Objective: This study aimed to classify adolescents into gamer profiles based on both gaming behaviors and well-being. Once we distinguished the different gamer profiles, we aimed to explore whether membership to a specific profile could be predicted based on a range of personal characteristics and experiences that could then help identify those at risk.
Methods: We explored gaming and well-being in an adolescent school population (aged 12-18 years) in England as part of the 2021 OxWell student survey. Self-report measures of time spent playing games on computers or consoles, time spent playing games on mobile phones, the Game Addiction Scale, and the Warwick-Edinburgh Mental Well-being Scale were used to classify adolescent heavy gamers (playing games for at least 3.5 hours a day) using latent profile analysis. We used multinomial logistic regression analysis to predict the profile membership based on a range of personal characteristics and experiences.

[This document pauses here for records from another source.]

Design Module_Wrapper, start of the top module:
module Module_Wrapper (
    input logic ACLK,
    input logic ARESETN,
    input  logic [31:0] AWADDR,
    input  logic AWVALID,
    output logic AWREADY,
    input  logic [31:0] WDATA,
    input  logic WVALID,
    output logic WREADY,
    output logic [1:0] BRESP,
    output logic BVALID,
    input  logic BREADY,
    output logic [1:0] SS,
    output logic MOSI,
    output logic SCLK,
    input  logic MISO
);
For scale: about 3000 cells after synthesis, roughly 900 flip-flops, about 35000 sq um of cells after synthesis.
Settings: LEC_CHECK=0, ABC_AREA=1, CAP_MARGIN=20, CORE_MARGIN=2, CORE_UTILIZATION=72, CTS_CLUSTER_DIAMETER=367, SLEW_MARGIN=20; clock period 2.15 ns.
run.sh (not shown) runs the stock make flow with config.mk's settings and CLKGATE_MAP_FILE=.
The baseline finished with setup timing left.
Rerun with:
Settings changed: ABC_AREA 1 to unset, CORE_UTILIZATION 72 to 40, CTS_CLUSTER_DIAMETER 367 to unset.
Clock period 2.15 ns to 7.0 ns, I/O delays scaled along.
After rerunning:
- Now the flow went through all stages and came out clean
- design area decreases by 2.4%
- via count decreases by about 27%
- first-iteration DRC count decreases by about 60%
- area after synthesis decreases by 2.5%
- wire length decreases by 15%
- register-to-register slack improved by 3.9 ns
- non-clock buffer count decreases by 67

---

Module_Wrapper again, from the RTL that the note above started with.
clock: 2.14 ns
lec_check: 0
abc_area: 1
cap_margin: 20
core_margin: 2
core_utilization: 72
cts_cluster_size: 92
place_density_lb_addon: 0.2
setup_slack_margin: -0.11
slew_margin: 20
The starting point completed, yet does not pass: setup timing.
Rerun with:
- CTS_CLUSTER_DIAMETER: not set -> 101
- CTS_CLUSTER_SIZE: 92 -> not set
- PLACE_DENSITY_LB_ADDON: 0.2 -> not set
- SETUP_SLACK_MARGIN: -0.11 -> not set
- clock period: 2.14 -> 4.74 ns (I/O delays scaled with it)
=> The new run produced a clean layout; core utilization falls by 2.7 points; clock skew falls by 0.0042 ns; worst setup slack gets better by 1.4 ns; routed wire length falls by a little under a tenth; critical path depth falls by 1.

---

Starting RTL as in the previous note.
clock: 2.15 ns
lec_check: 0
abc_area: 1
cap_margin: 20
core_margin: 2
core_utilization: 69
setup_slack_margin: 0.56
slew_margin: 20
The first run finished but fails on setup timing.
Change:
ABC_AREA = default   (was 1)
CORE_UTILIZATION = 65   (was 69)
SETUP_SLACK_MARGIN = default   (was 0.56)
clock period = 3.56 ns   (was 2.15 ns; I/O delays follow)
After rerunning:
- With this change the flow finished with timing, DRC and antenna clean
- critical path depth decreases by 10
- design area shrinks by 13%
- routed wire length went down by 42%
Change:
CORE_UTILIZATION = 8   (was 65)
clock period = 10.8 ns   (was 3.56 ns; I/O delays follow)
The changed run went through all stages and came out clean.
Global-route usage drops by 23 points.
Cell count rose to 2.8 times its value.
Worst setup slack is better by 5.5 ns.
Clock skew grows by 0.049 ns.
Critical path depth is lower by 1.

---

main:
Starting RTL as in the previous note.
clock: 7.0 ns
lec_check: 0
cap_margin: 20
cell_pad_in_sites_detail_placement: 2
cell_pad_in_sites_global_placement: 3
core_aspect_ratio: 0.57
core_margin: 5
core_utilization: 48
cts_cluster_diameter: 34
gpl_routability_driven: 0
gpl_timing_driven: 1
max_routing_layer: met4
slew_margin: 20
tns_end_percent: 95
Relative to main, the following input files were edited for the feature branch:
Settings: a deleted TNS_END_PERCENT that had been 95; a change of CORE_UTILIZATION from 48 to 40; a change of GPL_TIMING_DRIVEN from 1 to 0; a change of CELL_PAD_IN_SITES_GLOBAL_PLACEMENT from 3 to 1; a deleted CELL_PAD_IN_SITES_DETAIL_PLACEMENT that had been 2; a deleted CORE_ASPECT_RATIO that had been 0.57; a deleted GPL_ROUTABILITY_DRIVEN that had been 0; a deleted MAX_ROUTING_LAYER that had been met4; a change of CORE_MARGIN from 5 to 2.
==> results <==
The feature branch vs. main: largest net degree at the start of global routing now sits lower, count of inserted antenna diode cells now sits lower, final area now sits higher.

---

Starting RTL as in the previous note.
Settings: LEC_CHECK=0, CAP_MARGIN=20, CORE_MARGIN=2, CORE_UTILIZATION=67, SETUP_SLACK_MARGIN=1.41, SLEW_MARGIN=20; clock period 5.16 ns.
Rerun with:
- ABC_AREA: not set -> 1
- CORE_UTILIZATION: 67 -> 72
- SETUP_SLACK_MARGIN: 1.41 -> not set
- clock period: 5.16 -> 10.8 ns (I/O delays scaled with it)
=>
- The changed run produced a clean layout
- worst setup slack gains 4300 ps
- total power went down by 52%
- design area climbs by 0.90%
Rerun with:
- ABC_AREA: 1 -> not set
- CORE_UTILIZATION: 72 -> 29
- clock period: 10.8 -> 3.86 ns (I/O delays scaled with it)
After rerunning: The new run completed without violations; utilization came out lower by 47 points; design area came out higher by about 2.6%; total power came out higher to 2.8 times its value; sequential cell count stays the same.
Rerun with:
- CORE_UTILIZATION: 29 -> 70
- SETUP_SLACK_MARGIN: not set -> 0.55
- clock period: 3.86 -> 2.18 ns (I/O delays scaled with it)
Now the flow ran to the end with violations: setup timing.
Final area came out higher by a few percent.
Worst setup slack gets worse by 730 ps.
Routed wire length came out higher by a quarter to a third.
Non-clock buffer count came out higher by 121.
Register-to-register slack gets worse by 1300 ps.
Sequential power came out higher by well over a third.
Rerun with:
- ABC_AREA: not set -> 1
- PLACE_DENSITY_LB_ADDON: not set -> 0.23
- SETUP_SLACK_MARGIN: 0.55 -> 0.7
- clock period: 2.18 -> 2.35 ns (I/O delays scaled with it)
Effect: The new run finished but fails on setup timing. Wire length went up by 57%. Sequential cell count stays the same. Clock power went down by about 5%. Global-route usage went up by 5.2 points. Non-clock buffer count went up by 106.
Rerun with:
- PLACE_DENSITY_LB_ADDON: 0.23 -> not set
- SETUP_SLACK_MARGIN: 0.7 -> -0.1
- clock period: 2.35 -> 2.19 ns (I/O delays scaled with it)
The new run finished with setup timing left.
Critical path depth rises by 2.
Cell count fell by 4.6%.
Routed wire length goes down by about 46%.
Non-clock buffer count is lower by 173.
Area after synthesis is unchanged.
Utilization falls by 9.0 points.
Die area stays the same.

---

== build 14 ==
Starting RTL as in the previous note.
// Module_Wrapper
module Module_Wrapper (
    input logic ACLK,
    input logic ARESETN,
    input  logic [31:0] AWADDR,
    input  logic AWVALID,
    output logic AWREADY,
    input  logic [31:0] WDATA,
    input  logic WVALID,
    output logic WREADY,
    output logic [1:0] BRESP,
    output logic BVALID,
    input  logic BREADY,
    output logic [1:0] SS,
    output logic MOSI,
    output logic SCLK,
    input  logic MISO
);
    logic sclk_int, sclk_tick;
    logic fready_full, fready_empty;
    logic wr_en, rd_en;
    logic [31:0] tx_data_bus, ss_data_bus;
    logic [31:0] fifo_tx_out, fifo_ss_out;
    logic [33:0] data_to_master;
    logic go, dready, sresp;
    logic tx_full, tx_empty, ss_full, ss_empty;
    FDIVIDER fdiv_inst (
        .ACLK(ACLK),
        .RESTN(ARESETN),
        .SCLK(sclk_int),
        .TICK(sclk_tick)
    );
    AXI_SLAVE axi_inst (
        .ACLK(ACLK),
        .ARESETN(ARESETN),
        .AWADDR(AWADDR), .AWVALID(AWVALID), .AWREADY(AWREADY),
        .WDATA(WDATA), .WVALID(WVALID), .WREADY(WREADY),
        .BRESP(BRESP), .BVALID(BVALID), .BREADY(BREADY),
        .FREADY_full(fready_full),
        .wr_en(wr_en),
        .Tx_data_out(tx_data_bus),
        .SS_data_out(ss_data_bus)
    );
    Async_Tx_FIFO tx_fifo_inst (
        .ACLK(ACLK),
        .SCLK(sclk_tick),
        .rst_n(ARESETN),
        .data_in(tx_data_bus),
        .wr_en(wr_en),
        .rd_en(rd_en),
        .data_out(fifo_tx_out),
        .full(tx_full),
        .empty(tx_empty)
    );
    Async_SS_FIFO ss_fifo_inst (
        .ACLK(ACLK),
        .SCLK(sclk_tick),
        .rst_n(ARESETN),
        .data_in(ss_data_bus),
        .wr_en(wr_en),
        .rd_en(rd_en),
        .data_out(fifo_ss_out),
        .full(ss_full),
        .empty(ss_empty)
    );
    FIFO_MANAGER fifo_mgmt_inst (
        .Tx_full(tx_full), .SS_full(ss_full),
        .Tx_empty(tx_empty), .SS_empty(ss_empty),
        .FREADY_full(fready_full), .FREADY_empty(fready_empty)
    );
    DATA_BUFFER dbuff_inst (
  ...
==> flow/config.mk <==
export PLATFORM = sky130hd
export DESIGN_NAME = Module_Wrapper
export DESIGN_NICKNAME = Module_Wrapper
export VERILOG_FILES = /design/flow/design.v
export SDC_FILE = /design/flow/constraint.sdc
export NUM_CORES = 4
export LEC_CHECK = 0
export ABC_AREA = 1
export CAP_MARGIN = 0
export CELL_PAD_IN_SITES_DETAIL_PLACEMENT = 0
export CORE_MARGIN = 2
export CORE_UTILIZATION = 72
export CTS_CLUSTER_DIAMETER = 384
export CTS_CLUSTER_SIZE = 15
export GPL_ROUTABILITY_DRIVEN = 0
export MAX_ROUTING_LAYER = met5
export PLACE_DENSITY_LB_ADDON = 0.06
export SETUP_SLACK_MARGIN = 0.62
export SLEW_MARGIN = 20
export TNS_END_PERCENT = 80
==> flow/constraint.sdc <==
create_clock -name core_clock -period 2.14 [get_ports {ACLK}]
set_input_delay 0.4280 -clock core_clock [delete_from_list [all_inputs] [get_ports {ACLK}]]
set_output_delay 0.4280 -clock core_clock [all_outputs]
set_load 0.01 [all_outputs]
The final report for build 14 shows a completed flow and a layout that fails verification, specifically setup timing.
Edits applied to the flow inputs when going from build 14 to build 81:
# build 14
export LEC_CHECK = 0
export ABC_AREA = 1
export CAP_MARGIN = 0
export CELL_PAD_IN_SITES_DETAIL_PLACEMENT = 0
export CORE_MARGIN = 2
export CORE_UTILIZATION = 72
export CTS_CLUSTER_DIAMETER = 384
export CTS_CLUSTER_SIZE = 15
export GPL_ROUTABILITY_DRIVEN = 0
export MAX_ROUTING_LAYER = met5
export PLACE_DENSITY_LB_ADDON = 0.06
export SETUP_SLACK_MARGIN = 0.62
export SLEW_MARGIN = 20
export TNS_END_PERCENT = 80
create_clock -name core_clock -period 2.14 [get_ports {ACLK}]
# build 81
export LEC_CHECK = 0
export ABC_AREA = 0
export CAP_MARGIN = 40
export CORE_MARGIN = 2
export CORE_UTILIZATION = 70
export CTS_CLUSTER_SIZE = 17
export PLACE_DENSITY = 0.39
export SETUP_SLACK_MARGIN = 0.55
export SLEW_MARGIN = 20
create_clock -name core_clock -period 2.14 [get_ports {ACLK}]
Findings:
- Finished, but not clean: build 81, with setup timing.
- In build 14 the implementation completed, yet the final layout does not meet the checks, the culprit being setup timing.
- Changes observed in build 81 relative to build 14: final design instance area without fill now sits lower, initial standard-cell utilization of the core fell by 1.9 points, number of buffer and inverter instances along the worst setup path picked up an extra 3.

Results: In total, 12,725 participants answered the OxWell gaming questions. Almost one-third (3970/12,725, 31.2%) indicated that they play games for at least 3.5 hours a day. The correlation between time spent playing video games overall and well-being was not significant (P=.41). The latent profile analysis distinguished 6 profiles of adolescent heavy gamers: adaptive computer gamers (1747/3970, 44%); casual computer gamers (873/3970, 22%); casual phone gamers (595/3970, 15%); unknown device gamers (476/3970, 12%); maladaptive computer gamers (238/3970, 6%); and maladaptive phone gamers (79/3970, 2%). In comparison with adaptive computer gamers, maladaptive phone gamers were mostly female (odds ratio [OR] 0.08, 95% CI 0.03-0.21) and were more likely to have experienced abuse or neglect (OR 3.18, 95% CI 1.34-7.55). Maladaptive computer gamers, who reported gaming both on their mobile phones and on the computer, were mostly male and more likely to report anxiety (OR 2.25, 95% CI 1.23-4.12), aggressive behavior (OR 2.83, 95% CI 1.65-4.88), and web-based gambling (OR 2.18, 95% CI 1.24-3.81).
Conclusions: A substantial number of adolescents are spending ≥3.5 hours gaming each day, with almost 1 in 10 (317/3970, 8%) reporting co-occurring gaming and well-being issues. Long hours gaming using mobile phones, particularly common in female gamers, may signal poorer functioning and indicate a need for additional support. Although increased time gaming might be changing how adolescents spend their free time and might thus have public health implications, it does not seem to relate to co-occurring well-being issues or mental ill-health for the majority of adolescent gamers.